The wife is on me about this pretty hard... she thinks that after three years of asking me I could have done something about it. She might be right, but I will never admit to it.


----------



## hellbilly (Aug 17, 2008)

How many sq ft is it? You could put down a concrete sealer with a traction aid in it. Where are you located at? It could probley be done under $200. Most concrete places carry sealer it is used mostly for decorative concrete but in you case it would work.


----------



## direwolf23 (Jan 7, 2008)

I am in Mt. Pleasant. The square footage is 480.


----------



## bigcountrysg (Oct 9, 2006)

paint the floor with 2 part epoxy, then sprinkle sand into the paint when it is almost dry. Did this in my dads garage. Worked out great for years. 

When painting the concrete you have to take the time and do the prep work. Or yes a few years down the road the paint will chip.


----------



## jstfish48162 (Mar 8, 2003)

this may sound stupid, but after 17 years as a garage door service tech, i have been in ALOT of garages. most garages i work in are used as storages units.

is your garage used for vehicles or just storage of your "toys", kids' toys, huntin' clothes and equipment, etc.?

my 2-1/2 car garage has only had our vehicles in it a dozen times...mostly for maintenance. so it is mainly used for storage, deer processing,fish cleaning and for UFC fight parties, cook-outs and Tiger games in warmer months.

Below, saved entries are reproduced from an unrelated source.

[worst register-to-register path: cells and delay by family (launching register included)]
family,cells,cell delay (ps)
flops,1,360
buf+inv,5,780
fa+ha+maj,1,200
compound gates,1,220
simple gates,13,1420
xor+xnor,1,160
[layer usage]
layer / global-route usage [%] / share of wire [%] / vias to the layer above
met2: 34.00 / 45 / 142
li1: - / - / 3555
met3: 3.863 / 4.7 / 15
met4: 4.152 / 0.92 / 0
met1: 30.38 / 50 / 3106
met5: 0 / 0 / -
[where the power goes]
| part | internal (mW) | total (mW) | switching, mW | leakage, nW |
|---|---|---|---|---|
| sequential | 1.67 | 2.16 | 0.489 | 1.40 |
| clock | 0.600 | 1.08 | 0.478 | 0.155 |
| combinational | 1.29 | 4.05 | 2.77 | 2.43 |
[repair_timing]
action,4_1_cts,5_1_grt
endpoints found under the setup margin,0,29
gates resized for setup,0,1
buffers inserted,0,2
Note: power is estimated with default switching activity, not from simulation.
`src/rtl/wb_vmemem_pkg.sv`:
```
// -----------------------------------------------------------------------------
// wb_vmemem_pkg
// Shared types and constants for the Wishbone to VME memory-style bank bridge.
//   state_t        : bridge FSM states (IDLE, WAIT, RESP)
//   WB_SEL_FULL    : byte-select pattern of a full 32-bit access
//   EVT_CNT_W      : width of the saturating timeout event counter
//   tmo_ctr_width  : bits needed to hold the value TIMEOUT (clog2(TIMEOUT+1))
// -----------------------------------------------------------------------------
package wb_vmemem_pkg;

    typedef enum logic [1:0] {
        IDLE = 2'd0,
        WAIT = 2'd1,
        RESP = 2'd2
    } state_t;

    localparam logic [3:0] WB_SEL_FULL = 4'hF;
    localparam int         EVT_CNT_W   = 8;

    // Smallest w with 2**w >= timeout+1, so the counter can be loaded with
    // the value TIMEOUT itself.
    function automatic int tmo_ctr_width(input int timeout);
        int w;
        w = 1;
        while ((1 << w) < (timeout + 1)) begin
            w = w + 1;
        end
        return w;
    endfunction

endpackage

```
`src/rtl/bridge_timeout_ctr.sv`:
```
// -----------------------------------------------------------------------------
// bridge_timeout_ctr
// Per-access wait counter plus a saturating count of timeout events.
//   clk, rst_n      : clock, synchronous active-low reset
//   i_load          : load the wait counter with TIMEOUT
//   i_dec           : decrement the wait counter (holds at zero)
//   i_event         : one timeout happened; bump the event counter
//   o_zero          : wait counter is zero
//   o_event_count   : timeouts since reset, saturating at 255
// -----------------------------------------------------------------------------
module bridge_timeout_ctr
    import wb_vmemem_pkg::*;
#(
    parameter int TIMEOUT = 255
) (
    input  logic                 clk,
    input  logic                 rst_n,
    input  logic                 i_load,
    input  logic                 i_dec,
    input  logic                 i_event,
    output logic                 o_zero,
    output logic [EVT_CNT_W-1:0] o_event_count
);

    localparam int CNT_W = tmo_ctr_width(TIMEOUT);

    logic [CNT_W-1:0]     r_cnt;
    logic [EVT_CNT_W-1:0] r_evt;

    always_ff @(posedge clk) begin
        if (!rst_n) begin
            r_cnt <= '0;
        end else if (i_load) begin
            r_cnt <= CNT_W'(TIMEOUT);
        end else if (i_dec && (r_cnt != '0)) begin
            r_cnt <= r_cnt - 1'b1;
        end
    end

    always_ff @(posedge clk) begin
        if (!rst_n) begin
            r_evt <= '0;
        end else if (i_event && (r_evt != {EVT_CNT_W{1'b1}})) begin
            r_evt <= r_evt + 1'b1;
        end
    end

    assign o_zero        = (r_cnt == '0);
    assign o_event_count = r_evt;

endmodule

```
`src/rtl/wb_vmemem_bridge.sv`:
```
// -----------------------------------------------------------------------------
// wb_vmemem_bridge
// Wishbone classic single-cycle slave that drives a generated register bank
// through its VME memory-style interface. Each Wishbone access becomes a
// one-cycle rd/wr strobe; the bridge then waits for the bank's done/error of
// the same direction, or gives up after TIMEOUT idle WAIT cycles.
//
// Ports
//   clk, rst_n              : clock, synchronous active-low reset
//   wb_cyc_i/stb_i/we_i     : Wishbone cycle, strobe, write enable
//   wb_adr_i                : byte address, bits [1:0] ignored
//   wb_sel_i, wb_dat_i      : byte selects (only 4'hF writes allowed), data
//   wb_dat_o, wb_ack_o      : read data (valid with ack), completion pulse
//   wb_err_o                : error pulse (partial write, bank error, timeout)
//   mem_addr_o              : latched word address
//   mem_wr_data_o           : latched write data
//   mem_rd_o, mem_wr_o      : one-cycle access strobes
//   mem_rd_data_i           : bank read data, taken with mem_rd_done_i
//   mem_rd/wr_done_i        : bank completion
//   mem_rd/wr_error_i       : bank error
//   timeout_o               : one-cycle pulse per timeout
//   timeout_count_o         : saturating timeout count since reset
//   dbg_state_o             : current FSM state
//
// Handshake: a request is a cycle with wb_cyc_i & wb_stb_i while IDLE. The
// answer is a single registered ack or err pulse, emitted only if wb_cyc_i is
// still high when the bank answers; a dropped cycle lets the bank transaction
// run to completion silently.
// -----------------------------------------------------------------------------
module wb_vmemem_bridge
    import wb_vmemem_pkg::*;
#(
    parameter int ADDR_WIDTH = 18,
    parameter int TIMEOUT    = 255
) (
    input  logic                  clk,
    input  logic                  rst_n,
    input  logic                  wb_cyc_i,
    input  logic                  wb_stb_i,
    input  logic                  wb_we_i,
    input  logic [ADDR_WIDTH+1:0] wb_adr_i,
    input  logic [3:0]            wb_sel_i,
    input  logic [31:0]           wb_dat_i,
    output logic [31:0]           wb_dat_o,
    output logic                  wb_ack_o,
    output logic                  wb_err_o,
    output logic [ADDR_WIDTH-1:0] mem_addr_o,
    output logic [31:0]           mem_wr_data_o,
    output logic                  mem_rd_o,
    output logic                  mem_wr_o,
    input  logic [31:0]           mem_rd_data_i,
    input  logic                  mem_rd_done_i,
    input  logic                  mem_wr_done_i,
    input  logic                  mem_rd_error_i,
    input  logic                  mem_wr_error_i,
    output logic                  timeout_o,
    output logic [EVT_CNT_W-1:0]  timeout_count_o,
    output state_t                dbg_state_o
);

    state_t                r_state,  w_state_next;
    logic [ADDR_WIDTH-1:0] r_addr,   w_addr_next;
    logic [31:0]           r_wdata,  w_wdata_next;
    logic                  r_we,     w_we_next;
    logic                  r_mem_rd, w_mem_rd_next;
    logic                  r_mem_wr, w_mem_wr_next;
    logic                  r_ack,    w_ack_next;
    logic                  r_err,    w_err_next;
    logic [31:0]           r_dat,    w_dat_next;
    logic                  r_tmo,    w_tmo_next;

    logic                  w_load;
    logic                  w_dec;
    logic                  w_event;
    logic                  w_zero;
    logic                  w_done;
    logic                  w_error;
    logic                  w_req;
    logic [EVT_CNT_W-1:0]  w_evt_count;
    logic                  w_unused_adr_lsb;

    // Byte lane bits of the address carry no information for word banks.
    assign w_unused_adr_lsb = ^wb_adr_i[1:0];

    assign w_req = wb_cyc_i & wb_stb_i;

    // Only the direction of the access in flight is listened to.
    assign w_done  = r_we ? mem_wr_done_i  : mem_rd_done_i;
    assign w_error = r_we ? mem_wr_error_i : mem_rd_error_i;

    bridge_timeout_ctr #(
        .TIMEOUT (TIMEOUT)
    ) u_tmo (
        .clk           (clk),
        .rst_n         (rst_n),
        .i_load        (w_load),
        .i_dec         (w_dec),
        .i_event       (w_event),
        .o_zero        (w_zero),
        .o_event_count (w_evt_count)
    );

    always_ff @(posedge clk) begin
        if (!rst_n) begin
            r_state  <= IDLE;
            r_addr   <= '0;
            r_wdata  <= '0;
            r_we     <= 1'b0;
            r_mem_rd <= 1'b0;
            r_mem_wr <= 1'b0;
            r_ack    <= 1'b0;
            r_err    <= 1'b0;
            r_dat    <= '0;
            r_tmo    <= 1'b0;
        end else begin
            r_state  <= w_state_next;
            r_addr   <= w_addr_next;
            r_wdata  <= w_wdata_next;
            r_we     <= w_we_next;
            r_mem_rd <= w_mem_rd_next;
            r_mem_wr <= w_mem_wr_next;
            r_ack    <= w_ack_next;
            r_err    <= w_err_next;
            r_dat    <= w_dat_next;
            r_tmo    <= w_tmo_next;
        end
    end

    // Next-state and next-output logic. Every output is a register, so each
    // pulse computed here appears one cycle after its cause.
    always_comb begin
        w_state_next  = r_state;
        w_addr_next   = r_addr;
        w_wdata_next  = r_wdata;
        w_we_next     = r_we;
        w_mem_rd_next = 1'b0;
        w_mem_wr_next = 1'b0;
        w_ack_next    = 1'b0;
        w_err_next    = 1'b0;
        w_dat_next    = '0;
        w_tmo_next    = 1'b0;
        w_load        = 1'b0;
        w_dec         = 1'b0;
        w_event       = 1'b0;

        case (r_state)
            IDLE: begin
                if (w_req) begin
                    w_addr_next  = wb_adr_i[ADDR_WIDTH+1:2];
                    w_wdata_next = wb_dat_i;
                    w_we_next    = wb_we_i;
                    if (wb_we_i && (wb_sel_i != WB_SEL_FULL)) begin
                        // Banks only take full words: refuse without
                        // touching the bank.
                        w_state_next = RESP;
                        w_err_next   = 1'b1;
                    end else begin
                        w_state_next  = WAIT;
                        w_mem_rd_next = ~wb_we_i;
                        w_mem_wr_next = wb_we_i;
                        w_load        = 1'b1;
                    end
                end
            end

            WAIT: begin
                // Priority: done, then error, then timeout.
                if (w_done) begin
                    w_state_next = RESP;
                    w_ack_next   = wb_cyc_i;
                    w_dat_next   = (!r_we && wb_cyc_i) ? mem_rd_data_i : '0;
                end else if (w_error) begin
                    w_state_next = RESP;
                    w_err_next   = wb_cyc_i;
                end else if (w_zero) begin
                    w_state_next = RESP;
                    w_err_next   = wb_cyc_i;
                    w_tmo_next   = 1'b1;
                    w_event      = 1'b1;
                end else begin
                    w_dec = 1'b1;
                end
            end

            RESP: begin
                w_state_next = IDLE;
            end

            default: begin
                w_state_next = IDLE;
            end
        endcase
    end

    assign wb_dat_o        = r_dat;
    assign wb_ack_o        = r_ack;
    assign wb_err_o        = r_err;
    assign mem_addr_o      = r_addr;
    assign mem_wr_data_o   = r_wdata;
    assign mem_rd_o        = r_mem_rd;
    assign mem_wr_o        = r_mem_wr;
    assign timeout_o       = r_tmo;
    assign timeout_count_o = w_evt_count;
    assign dbg_state_o     = r_state;

endmodule

```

i have an 8 X 14 indoor/outdoor carpet in front of my workbench and smaller/longer carpet for my traffic areas in and out. this would be a little cheaper for now and maybe buy you some time to consider all options before making a decision. the dog will catch on very quick and use it for his/her means of travel inside the garage.

just a thought......


----------



## Schroeder's Song (May 25, 2004)

Garbage picked carpet (or even LARGE appliance cardboard boxes layed flat) works well for this....will get nasty from the salt drippings, & can bunch-up, making trip hazards (tip-don't turn steering wheels while on it), but it is cheap (free), & can be tossed when it gets bad.
A nice bonus is, if you have to work on vehicles, it is much nicer than kneeling/laying on cement.


----------



## direwolf23 (Jan 7, 2008)

Yes, my wife parks in the garage daily. 

Maybe I will give the Home Depot stuff a shot... if it is just the matter of the prep work. I like the sealer idea.


----------



## codybear (Jun 27, 2002)

My brother-in-law brought over an industrial sprayer with a concrete attachment and sprayed our garage floor for us (it had way more power than my standard power sprayer).. I swear that thing took off a full layer of cement because it looked like it was just pured when he was done.. Anyways, even after all that work, the cement paint we used still flaked with-in 2 years. If I were to do it again I would hire a reputable company and make sure it was warranted for so many years before going through all that work again just to have it possibly flake again..


CB


----------



## Gina Fox (Nov 4, 2007)

I have the same problem in my kennel!

The floor is finished smooth and sealed and it can get slippery but not as slippery as the ceramic tile in my other building...I just walk slower! The dogs don't seem to have a problem with it, and it does make the building easier to sanitize.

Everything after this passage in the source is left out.